Una Stanza che sembrava destinata all’abbandono fino al provvidenziale recupero da parte del cognato Paolo Cadorin, allora a capo del dipartimento di restauro del Kunstmuseum di Basilea. «Portare la Stanza da noi – ammette Alessio-Vernì – è stato entusiasmante: da parte del nostro servizio ricerca musei e archivi storici c’è stata una grande emozione nel vederla arrivare». Un manufatto senza eguali che secondo la direttrice Erpac racchiude i valori di «un’opera d’arte globale» calcata ad hoc nell’anno della Capitale europea transfrontaliera, il cui trasferimento ha richiesto un’operazione complessa e delicata di assemblaggio. «La Stanza viaggia in tredici grandi casse – spiega – trasportate da un “bilico”. La sua ricostituzione richiede quindici giorni e lo smontaggio lo stesso tempo. Resta viva nel ricordo di chi vi ha partecipato l’emozione per l’arrivo di un così imponente e importante carico di arte e di storia». Non meno profondi i ritratti su piatti di ceramica o i ricami in filato di lana, ma l’opera che scuote le coscienze e crea un parallelismo con il cul de sac delle guerre attuali è senza dubbio lo straordinario ciclo pittorico “Noi non siamo gli ultimi”, dove i corpi ammassati nel campo di concentramento assurgono a dramma universale. A questi s’intersecano i “Motivi vegetali” di tronchi scarnificati che richiamano i disegni di Dachau, dove ciò che resta dell’umanità non è meno umano nel suo aspetto più misero qual è il disfacimento della morte.
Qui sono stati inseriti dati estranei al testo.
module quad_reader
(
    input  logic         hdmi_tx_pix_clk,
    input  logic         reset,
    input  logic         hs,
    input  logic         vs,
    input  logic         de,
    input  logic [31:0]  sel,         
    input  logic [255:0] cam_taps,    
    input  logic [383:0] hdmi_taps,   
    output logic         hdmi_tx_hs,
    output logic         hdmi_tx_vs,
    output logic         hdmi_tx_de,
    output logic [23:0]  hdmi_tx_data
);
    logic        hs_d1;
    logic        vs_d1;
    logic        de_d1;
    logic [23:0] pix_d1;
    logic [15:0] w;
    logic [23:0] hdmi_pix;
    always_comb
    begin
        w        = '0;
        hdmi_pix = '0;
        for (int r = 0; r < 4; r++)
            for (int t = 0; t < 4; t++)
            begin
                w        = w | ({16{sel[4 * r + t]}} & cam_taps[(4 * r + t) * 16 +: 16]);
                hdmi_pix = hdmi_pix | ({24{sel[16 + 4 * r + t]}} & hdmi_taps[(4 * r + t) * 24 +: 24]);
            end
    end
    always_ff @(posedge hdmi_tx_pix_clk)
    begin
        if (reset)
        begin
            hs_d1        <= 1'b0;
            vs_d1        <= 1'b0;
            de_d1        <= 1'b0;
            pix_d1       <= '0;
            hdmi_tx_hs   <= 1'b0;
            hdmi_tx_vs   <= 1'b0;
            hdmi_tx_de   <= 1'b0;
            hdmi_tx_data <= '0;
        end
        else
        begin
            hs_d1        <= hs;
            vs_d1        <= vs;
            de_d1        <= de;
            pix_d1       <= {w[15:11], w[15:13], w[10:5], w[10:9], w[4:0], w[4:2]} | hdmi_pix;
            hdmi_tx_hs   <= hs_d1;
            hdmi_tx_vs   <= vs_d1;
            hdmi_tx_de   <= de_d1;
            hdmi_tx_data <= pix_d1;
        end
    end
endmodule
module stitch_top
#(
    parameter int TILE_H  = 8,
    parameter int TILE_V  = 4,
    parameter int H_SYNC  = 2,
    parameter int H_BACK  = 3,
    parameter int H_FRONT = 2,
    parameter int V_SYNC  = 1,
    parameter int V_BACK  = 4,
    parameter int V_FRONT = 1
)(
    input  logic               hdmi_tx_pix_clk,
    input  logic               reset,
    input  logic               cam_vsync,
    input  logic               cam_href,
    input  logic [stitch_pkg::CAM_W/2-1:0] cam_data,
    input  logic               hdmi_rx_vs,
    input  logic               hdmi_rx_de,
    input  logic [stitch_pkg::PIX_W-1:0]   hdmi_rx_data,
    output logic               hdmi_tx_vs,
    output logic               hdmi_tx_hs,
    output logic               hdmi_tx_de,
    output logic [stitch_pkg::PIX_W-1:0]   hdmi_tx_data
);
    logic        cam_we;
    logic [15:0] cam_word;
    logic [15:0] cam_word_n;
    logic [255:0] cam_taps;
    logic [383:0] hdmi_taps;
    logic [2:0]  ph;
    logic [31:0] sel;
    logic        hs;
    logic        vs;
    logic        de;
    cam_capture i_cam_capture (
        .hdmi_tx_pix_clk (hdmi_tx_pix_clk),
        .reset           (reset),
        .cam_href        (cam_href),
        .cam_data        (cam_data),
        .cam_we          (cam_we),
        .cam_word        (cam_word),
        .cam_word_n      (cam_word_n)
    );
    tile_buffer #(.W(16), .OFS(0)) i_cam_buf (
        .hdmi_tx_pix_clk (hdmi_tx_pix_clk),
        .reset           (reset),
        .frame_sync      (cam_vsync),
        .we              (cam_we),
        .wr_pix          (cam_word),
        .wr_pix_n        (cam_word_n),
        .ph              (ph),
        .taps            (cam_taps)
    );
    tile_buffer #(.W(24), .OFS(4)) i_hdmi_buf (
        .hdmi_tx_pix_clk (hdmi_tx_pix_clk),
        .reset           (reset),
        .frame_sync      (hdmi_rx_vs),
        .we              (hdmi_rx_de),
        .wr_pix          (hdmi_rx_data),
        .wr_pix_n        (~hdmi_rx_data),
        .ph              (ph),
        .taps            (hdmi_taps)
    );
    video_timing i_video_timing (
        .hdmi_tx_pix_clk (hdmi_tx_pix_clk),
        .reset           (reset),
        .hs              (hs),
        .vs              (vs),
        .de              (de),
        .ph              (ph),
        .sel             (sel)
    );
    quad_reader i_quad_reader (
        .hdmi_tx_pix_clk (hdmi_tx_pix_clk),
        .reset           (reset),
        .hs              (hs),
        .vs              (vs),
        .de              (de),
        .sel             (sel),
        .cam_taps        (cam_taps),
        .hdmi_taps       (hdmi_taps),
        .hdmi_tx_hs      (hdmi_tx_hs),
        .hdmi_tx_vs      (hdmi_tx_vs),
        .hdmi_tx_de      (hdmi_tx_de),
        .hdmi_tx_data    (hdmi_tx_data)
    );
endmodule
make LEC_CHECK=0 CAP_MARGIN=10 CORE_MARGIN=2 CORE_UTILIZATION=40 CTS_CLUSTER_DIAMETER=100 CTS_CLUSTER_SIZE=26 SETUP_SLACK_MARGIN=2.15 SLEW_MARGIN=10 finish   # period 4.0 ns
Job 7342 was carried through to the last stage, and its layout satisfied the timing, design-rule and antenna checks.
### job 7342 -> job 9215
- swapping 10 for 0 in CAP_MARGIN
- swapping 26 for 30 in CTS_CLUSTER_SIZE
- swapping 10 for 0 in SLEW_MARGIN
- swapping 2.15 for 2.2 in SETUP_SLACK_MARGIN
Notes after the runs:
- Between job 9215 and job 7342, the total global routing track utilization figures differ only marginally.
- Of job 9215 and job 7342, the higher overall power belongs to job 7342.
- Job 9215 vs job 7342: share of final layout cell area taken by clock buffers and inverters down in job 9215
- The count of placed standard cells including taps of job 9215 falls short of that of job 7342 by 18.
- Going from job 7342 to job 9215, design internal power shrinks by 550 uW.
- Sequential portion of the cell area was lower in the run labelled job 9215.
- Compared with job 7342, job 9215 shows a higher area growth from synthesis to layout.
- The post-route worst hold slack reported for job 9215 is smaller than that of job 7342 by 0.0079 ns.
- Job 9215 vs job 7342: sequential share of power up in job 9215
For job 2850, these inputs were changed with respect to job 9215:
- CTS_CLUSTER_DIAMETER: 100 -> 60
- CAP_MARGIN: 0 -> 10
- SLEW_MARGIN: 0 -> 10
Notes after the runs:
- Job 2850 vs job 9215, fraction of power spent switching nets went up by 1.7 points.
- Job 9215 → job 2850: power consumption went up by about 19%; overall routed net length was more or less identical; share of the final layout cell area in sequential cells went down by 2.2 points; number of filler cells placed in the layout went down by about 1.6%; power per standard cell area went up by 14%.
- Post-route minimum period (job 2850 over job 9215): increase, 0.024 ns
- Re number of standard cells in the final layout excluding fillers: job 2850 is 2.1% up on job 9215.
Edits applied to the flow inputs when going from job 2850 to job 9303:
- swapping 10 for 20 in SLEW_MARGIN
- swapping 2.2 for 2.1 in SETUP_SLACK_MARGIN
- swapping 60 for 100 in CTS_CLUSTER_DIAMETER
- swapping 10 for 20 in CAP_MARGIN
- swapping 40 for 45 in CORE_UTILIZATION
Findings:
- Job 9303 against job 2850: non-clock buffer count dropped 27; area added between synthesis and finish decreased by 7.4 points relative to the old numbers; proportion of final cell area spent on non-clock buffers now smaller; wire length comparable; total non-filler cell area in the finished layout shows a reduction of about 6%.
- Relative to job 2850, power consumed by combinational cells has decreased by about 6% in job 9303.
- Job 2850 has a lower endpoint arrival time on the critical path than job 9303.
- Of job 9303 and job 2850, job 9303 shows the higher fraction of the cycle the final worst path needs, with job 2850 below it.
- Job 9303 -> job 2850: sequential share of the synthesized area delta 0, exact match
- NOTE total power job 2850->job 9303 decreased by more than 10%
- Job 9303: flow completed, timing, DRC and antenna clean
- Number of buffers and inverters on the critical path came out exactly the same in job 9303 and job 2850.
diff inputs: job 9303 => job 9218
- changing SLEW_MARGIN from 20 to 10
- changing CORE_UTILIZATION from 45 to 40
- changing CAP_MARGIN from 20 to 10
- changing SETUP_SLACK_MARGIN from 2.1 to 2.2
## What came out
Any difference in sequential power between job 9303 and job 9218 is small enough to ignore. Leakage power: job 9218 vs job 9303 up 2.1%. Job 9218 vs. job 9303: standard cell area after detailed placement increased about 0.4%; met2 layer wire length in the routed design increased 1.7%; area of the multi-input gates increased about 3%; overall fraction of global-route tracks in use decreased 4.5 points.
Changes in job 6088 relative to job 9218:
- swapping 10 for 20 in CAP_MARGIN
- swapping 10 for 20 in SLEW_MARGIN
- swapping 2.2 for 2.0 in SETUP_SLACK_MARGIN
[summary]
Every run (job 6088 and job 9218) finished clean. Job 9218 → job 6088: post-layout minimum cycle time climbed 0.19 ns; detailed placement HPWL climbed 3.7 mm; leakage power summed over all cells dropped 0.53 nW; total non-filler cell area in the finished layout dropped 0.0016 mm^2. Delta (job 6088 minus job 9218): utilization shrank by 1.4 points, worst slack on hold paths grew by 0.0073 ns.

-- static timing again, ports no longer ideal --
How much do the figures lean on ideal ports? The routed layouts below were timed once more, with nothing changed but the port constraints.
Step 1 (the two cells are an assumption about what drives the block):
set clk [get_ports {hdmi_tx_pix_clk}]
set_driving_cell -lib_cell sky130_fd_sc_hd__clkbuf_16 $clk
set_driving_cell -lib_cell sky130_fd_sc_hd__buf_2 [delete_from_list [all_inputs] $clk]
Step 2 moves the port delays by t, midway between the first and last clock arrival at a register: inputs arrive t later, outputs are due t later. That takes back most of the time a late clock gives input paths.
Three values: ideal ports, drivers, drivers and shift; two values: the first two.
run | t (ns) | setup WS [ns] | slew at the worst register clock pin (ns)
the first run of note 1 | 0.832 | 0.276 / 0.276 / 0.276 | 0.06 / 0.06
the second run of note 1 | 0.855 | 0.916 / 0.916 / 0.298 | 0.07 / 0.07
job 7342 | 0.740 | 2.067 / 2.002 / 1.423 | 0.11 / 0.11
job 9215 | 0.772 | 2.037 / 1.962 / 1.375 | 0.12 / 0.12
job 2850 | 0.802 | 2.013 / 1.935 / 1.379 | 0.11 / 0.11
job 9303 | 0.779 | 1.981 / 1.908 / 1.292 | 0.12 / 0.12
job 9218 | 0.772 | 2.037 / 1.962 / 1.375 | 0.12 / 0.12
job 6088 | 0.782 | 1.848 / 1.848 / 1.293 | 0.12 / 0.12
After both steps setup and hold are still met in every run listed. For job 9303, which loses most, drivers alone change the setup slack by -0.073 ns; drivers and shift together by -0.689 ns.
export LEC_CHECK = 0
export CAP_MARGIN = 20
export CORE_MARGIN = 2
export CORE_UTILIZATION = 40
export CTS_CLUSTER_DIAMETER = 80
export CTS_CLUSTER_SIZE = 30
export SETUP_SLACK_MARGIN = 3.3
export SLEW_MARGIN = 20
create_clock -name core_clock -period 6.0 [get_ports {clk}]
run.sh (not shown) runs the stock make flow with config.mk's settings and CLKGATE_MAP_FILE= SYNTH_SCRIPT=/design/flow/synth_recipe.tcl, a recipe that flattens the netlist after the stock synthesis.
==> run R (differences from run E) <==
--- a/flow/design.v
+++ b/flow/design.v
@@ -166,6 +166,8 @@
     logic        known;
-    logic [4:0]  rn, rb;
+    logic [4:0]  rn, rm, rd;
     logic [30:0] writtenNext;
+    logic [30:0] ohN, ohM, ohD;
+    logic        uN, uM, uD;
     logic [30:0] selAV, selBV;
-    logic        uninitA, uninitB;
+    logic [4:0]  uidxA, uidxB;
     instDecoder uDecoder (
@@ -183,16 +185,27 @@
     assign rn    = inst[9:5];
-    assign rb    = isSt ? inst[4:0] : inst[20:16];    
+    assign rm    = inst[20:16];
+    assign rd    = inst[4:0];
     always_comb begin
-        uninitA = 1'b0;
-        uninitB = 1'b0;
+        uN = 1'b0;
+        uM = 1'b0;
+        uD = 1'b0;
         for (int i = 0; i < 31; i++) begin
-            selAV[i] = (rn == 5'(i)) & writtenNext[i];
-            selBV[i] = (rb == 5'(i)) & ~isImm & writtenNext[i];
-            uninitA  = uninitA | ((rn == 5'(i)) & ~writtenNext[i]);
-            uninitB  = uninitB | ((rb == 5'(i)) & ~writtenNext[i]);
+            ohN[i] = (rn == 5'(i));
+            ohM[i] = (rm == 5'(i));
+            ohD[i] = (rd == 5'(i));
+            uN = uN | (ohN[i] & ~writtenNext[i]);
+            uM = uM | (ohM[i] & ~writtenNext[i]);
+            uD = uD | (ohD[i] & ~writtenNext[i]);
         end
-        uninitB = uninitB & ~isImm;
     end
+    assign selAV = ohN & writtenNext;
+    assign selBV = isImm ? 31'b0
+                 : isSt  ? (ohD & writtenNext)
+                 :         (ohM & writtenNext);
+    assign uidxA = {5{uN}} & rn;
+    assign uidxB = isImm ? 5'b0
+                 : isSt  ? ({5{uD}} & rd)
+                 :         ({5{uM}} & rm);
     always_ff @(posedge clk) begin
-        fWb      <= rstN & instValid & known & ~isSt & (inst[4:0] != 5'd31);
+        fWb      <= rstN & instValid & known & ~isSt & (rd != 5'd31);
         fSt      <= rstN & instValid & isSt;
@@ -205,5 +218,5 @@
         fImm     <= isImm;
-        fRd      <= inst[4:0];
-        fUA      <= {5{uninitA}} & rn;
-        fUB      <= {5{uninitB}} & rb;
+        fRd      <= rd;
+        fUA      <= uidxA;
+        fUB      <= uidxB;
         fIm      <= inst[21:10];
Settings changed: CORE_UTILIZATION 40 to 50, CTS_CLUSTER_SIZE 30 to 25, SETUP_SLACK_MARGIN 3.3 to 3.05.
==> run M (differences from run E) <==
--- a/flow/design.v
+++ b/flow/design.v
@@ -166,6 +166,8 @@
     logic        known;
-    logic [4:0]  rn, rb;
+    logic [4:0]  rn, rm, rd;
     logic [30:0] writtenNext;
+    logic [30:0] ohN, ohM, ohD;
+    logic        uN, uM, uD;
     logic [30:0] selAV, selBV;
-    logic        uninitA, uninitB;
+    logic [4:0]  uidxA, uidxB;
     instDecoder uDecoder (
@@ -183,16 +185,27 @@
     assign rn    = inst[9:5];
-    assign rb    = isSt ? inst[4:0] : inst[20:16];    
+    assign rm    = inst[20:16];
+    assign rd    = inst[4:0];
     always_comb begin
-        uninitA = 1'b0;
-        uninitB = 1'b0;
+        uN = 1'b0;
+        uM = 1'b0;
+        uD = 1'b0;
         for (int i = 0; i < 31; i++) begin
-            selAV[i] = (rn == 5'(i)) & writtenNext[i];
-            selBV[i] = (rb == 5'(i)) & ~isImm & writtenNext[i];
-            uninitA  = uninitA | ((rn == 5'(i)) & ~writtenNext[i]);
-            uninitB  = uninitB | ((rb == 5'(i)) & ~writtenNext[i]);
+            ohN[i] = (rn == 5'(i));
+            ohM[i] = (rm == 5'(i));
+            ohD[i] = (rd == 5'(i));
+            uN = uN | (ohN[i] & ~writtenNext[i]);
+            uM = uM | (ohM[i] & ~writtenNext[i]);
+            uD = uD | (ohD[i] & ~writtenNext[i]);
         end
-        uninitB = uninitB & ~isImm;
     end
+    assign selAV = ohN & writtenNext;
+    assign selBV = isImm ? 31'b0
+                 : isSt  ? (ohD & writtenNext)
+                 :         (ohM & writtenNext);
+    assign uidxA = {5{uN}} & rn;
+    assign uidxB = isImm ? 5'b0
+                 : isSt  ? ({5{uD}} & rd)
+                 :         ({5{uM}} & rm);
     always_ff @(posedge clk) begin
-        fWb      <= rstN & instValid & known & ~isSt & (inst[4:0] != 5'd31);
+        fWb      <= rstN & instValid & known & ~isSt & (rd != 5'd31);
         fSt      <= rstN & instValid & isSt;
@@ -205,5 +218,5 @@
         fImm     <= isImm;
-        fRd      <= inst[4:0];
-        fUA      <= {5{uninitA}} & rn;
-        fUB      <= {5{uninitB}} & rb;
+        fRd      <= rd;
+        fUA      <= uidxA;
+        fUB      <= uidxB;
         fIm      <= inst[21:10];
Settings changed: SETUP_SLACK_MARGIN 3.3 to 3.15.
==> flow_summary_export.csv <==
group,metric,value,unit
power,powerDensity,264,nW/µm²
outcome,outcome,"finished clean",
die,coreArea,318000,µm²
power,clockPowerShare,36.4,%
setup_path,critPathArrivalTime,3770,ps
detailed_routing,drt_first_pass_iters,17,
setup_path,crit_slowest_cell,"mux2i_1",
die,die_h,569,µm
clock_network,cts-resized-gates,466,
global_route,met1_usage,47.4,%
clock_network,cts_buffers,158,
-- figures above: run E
Opere per lo più provenienti da collezioni private, riunite in una raccolta unica in cui ammirare oltre cento creazioni suddivise per decenni. «La mostra affronta tutte le stagioni della pittura di Mušič - sottolinea Alessio-Vernì - con la presenza di alcuni inediti come gli interni di abitazioni del Goriziano e dei rarissimi disegni del 1945 raffiguranti i morti del campo di concentramento di Dachau. In questo difficile momento storico e in seno alla cornice di GO! 2025, abbiamo ritenuto fondamentale fornire a studenti e visitatori uno spunto per riflettere sulla brutalità della guerra, della violenza e soprattutto sull’importanza della pace». In tal senso si orienta l’impegno della Regione, volto a diffondere la conoscenza di artisti del territorio come già accaduto a Milano lo scorso febbraio alla presenza dell’assessorato. «Anche per questo – conclude – parte della nostra attività è dedicata alla didattica in tutte le sedi espositive, seguita di pari passo da intensa attività comunicativa e promozionale». La mostra è visitabile tutti i giorni dalle 9 alle 19 al costo di 6 euro per gli adulti e 3 euro per le riduzioni, oltre che al costo simbolico di 1 euro per i gruppi scolastici. Ingresso gratuito per minorenni, disabili, giornalisti, insegnanti, possessori di Fvg Card, membri Icom e guide turistiche. (Foto: Rossana D'Ambrosio).